Against Human Rights!

Mary Warnock is not a fan of human rights. In fact she would rather we did not talk in terms of rights. In her book, Making Babies: Is there a right to have children? (Oxford: Oxford Paperbacks, 2003) she puts forward her case that she would rather people didn’t talk in terms of rights at all. The advances in reproductive technology are one thing but there are side effects. People seem to demand medical and remedial treatment as if it were a right and now they are demanding children as if a child was a right, rather than something they dearly wanted.

Warnock argues that rights only make sense if someone has a duty to meet those rights. It is meaningless to talk in terms of a right to a child because that is not always possible. Even talking in terms of rights spoils the relationship between doctor and patient. There are limits to what a doctor can give us. There are things which we once saw as something which we were lucky to get which we now see as something we have a right to. Take education. We used to be grateful for the education we got. Now we have an idea that we should be supplied with an education and that someone has a legal duty to provide it. People say they have a right to be told the truth in their relationships. The language of human rights is aggressive and self-centred and can undermine other ethical concepts such as agape love – unconditional love which is freely given, rather than demanded by right.

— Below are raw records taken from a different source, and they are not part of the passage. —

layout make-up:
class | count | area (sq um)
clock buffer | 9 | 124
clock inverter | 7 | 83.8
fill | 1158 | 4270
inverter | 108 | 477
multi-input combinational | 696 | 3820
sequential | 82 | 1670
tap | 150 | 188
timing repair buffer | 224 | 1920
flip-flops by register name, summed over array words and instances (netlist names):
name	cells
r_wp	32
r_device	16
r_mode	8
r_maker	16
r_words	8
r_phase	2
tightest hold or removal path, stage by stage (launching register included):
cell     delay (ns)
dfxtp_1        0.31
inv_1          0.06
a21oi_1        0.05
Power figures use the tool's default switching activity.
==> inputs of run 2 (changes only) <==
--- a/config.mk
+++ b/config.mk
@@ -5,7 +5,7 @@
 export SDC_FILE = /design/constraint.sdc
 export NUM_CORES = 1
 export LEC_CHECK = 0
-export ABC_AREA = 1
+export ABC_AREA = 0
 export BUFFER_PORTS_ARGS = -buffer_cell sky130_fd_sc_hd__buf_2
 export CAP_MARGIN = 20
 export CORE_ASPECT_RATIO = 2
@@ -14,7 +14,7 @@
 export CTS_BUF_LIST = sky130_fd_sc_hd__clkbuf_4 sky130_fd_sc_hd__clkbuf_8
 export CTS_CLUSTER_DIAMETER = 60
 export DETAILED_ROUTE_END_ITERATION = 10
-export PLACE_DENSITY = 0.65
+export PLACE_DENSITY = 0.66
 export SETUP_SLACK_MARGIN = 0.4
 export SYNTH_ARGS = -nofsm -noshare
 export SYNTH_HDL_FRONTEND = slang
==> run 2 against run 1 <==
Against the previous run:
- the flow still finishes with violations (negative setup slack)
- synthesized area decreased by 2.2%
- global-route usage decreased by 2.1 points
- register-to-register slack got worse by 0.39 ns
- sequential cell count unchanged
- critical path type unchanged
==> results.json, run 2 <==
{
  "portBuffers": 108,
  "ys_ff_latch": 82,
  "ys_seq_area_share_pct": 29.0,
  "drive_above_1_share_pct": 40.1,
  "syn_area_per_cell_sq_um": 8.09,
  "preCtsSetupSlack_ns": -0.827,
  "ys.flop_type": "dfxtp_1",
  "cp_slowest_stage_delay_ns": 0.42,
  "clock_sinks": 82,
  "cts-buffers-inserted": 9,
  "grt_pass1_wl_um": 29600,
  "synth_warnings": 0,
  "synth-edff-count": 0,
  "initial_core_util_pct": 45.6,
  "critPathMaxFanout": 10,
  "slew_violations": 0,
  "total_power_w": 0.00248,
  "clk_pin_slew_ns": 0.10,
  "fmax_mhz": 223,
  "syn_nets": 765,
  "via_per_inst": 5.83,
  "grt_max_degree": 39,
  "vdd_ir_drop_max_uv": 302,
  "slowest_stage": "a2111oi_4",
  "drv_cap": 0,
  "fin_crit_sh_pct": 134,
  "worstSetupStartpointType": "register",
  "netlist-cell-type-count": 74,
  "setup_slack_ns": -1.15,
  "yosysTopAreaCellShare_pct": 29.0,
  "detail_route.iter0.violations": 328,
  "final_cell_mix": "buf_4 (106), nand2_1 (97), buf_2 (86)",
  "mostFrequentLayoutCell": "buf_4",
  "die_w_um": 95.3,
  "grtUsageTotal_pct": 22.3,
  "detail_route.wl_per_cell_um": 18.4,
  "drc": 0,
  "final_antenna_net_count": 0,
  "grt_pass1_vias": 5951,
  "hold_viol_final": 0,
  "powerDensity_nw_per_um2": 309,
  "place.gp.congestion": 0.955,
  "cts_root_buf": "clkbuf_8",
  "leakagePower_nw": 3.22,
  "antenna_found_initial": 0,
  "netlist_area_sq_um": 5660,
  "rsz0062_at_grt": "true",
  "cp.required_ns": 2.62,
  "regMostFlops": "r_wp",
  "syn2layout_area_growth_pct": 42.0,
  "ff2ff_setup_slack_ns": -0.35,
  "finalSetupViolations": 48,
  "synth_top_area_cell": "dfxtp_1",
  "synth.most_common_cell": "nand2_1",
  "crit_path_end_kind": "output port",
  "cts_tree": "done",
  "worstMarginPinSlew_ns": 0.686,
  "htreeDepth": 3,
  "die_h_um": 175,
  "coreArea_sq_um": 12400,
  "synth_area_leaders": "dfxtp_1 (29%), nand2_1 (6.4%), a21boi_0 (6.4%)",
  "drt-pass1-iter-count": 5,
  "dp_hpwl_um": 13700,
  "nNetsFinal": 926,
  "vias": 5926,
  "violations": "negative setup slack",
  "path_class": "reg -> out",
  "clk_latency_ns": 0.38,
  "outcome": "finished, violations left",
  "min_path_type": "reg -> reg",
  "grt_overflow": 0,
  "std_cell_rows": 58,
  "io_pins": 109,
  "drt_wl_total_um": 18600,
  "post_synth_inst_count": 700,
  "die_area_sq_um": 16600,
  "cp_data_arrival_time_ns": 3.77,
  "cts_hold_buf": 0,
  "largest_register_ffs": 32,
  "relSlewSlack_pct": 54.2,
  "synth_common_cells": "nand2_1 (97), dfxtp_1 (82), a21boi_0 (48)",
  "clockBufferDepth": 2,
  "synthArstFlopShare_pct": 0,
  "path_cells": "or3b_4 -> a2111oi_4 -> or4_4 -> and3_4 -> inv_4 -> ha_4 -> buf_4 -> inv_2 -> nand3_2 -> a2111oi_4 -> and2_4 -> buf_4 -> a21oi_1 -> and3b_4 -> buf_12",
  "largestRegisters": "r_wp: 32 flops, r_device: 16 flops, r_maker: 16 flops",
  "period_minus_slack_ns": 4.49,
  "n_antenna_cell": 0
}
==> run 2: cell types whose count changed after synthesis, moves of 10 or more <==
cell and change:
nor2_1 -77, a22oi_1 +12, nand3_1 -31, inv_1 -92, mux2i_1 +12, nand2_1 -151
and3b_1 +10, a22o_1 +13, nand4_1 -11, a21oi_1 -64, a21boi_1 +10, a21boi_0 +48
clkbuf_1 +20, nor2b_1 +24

While this seems rather conservative, on the matter of homosexuals’ access to reproductive technologies, Warnock is surprisingly libertarian. She argues that there is clear evidence that children brought up in care are much more likely to be damaged. In principle, there is no reason to presume that children brought up in a loving homosexual family will be as likely to be damaged. If children can flourish in that situation they should be allowed to do so.

Warnock’s contribution is important, both in particular reproductive issues and wider questions of ethical theory. She provides a clear warning against the commodification of children, which the idea of a right to a child has a tendency to do, and also against the application of a very individualistic idea of rights ethics which fails to think sensibly about the relationship between rights and duties.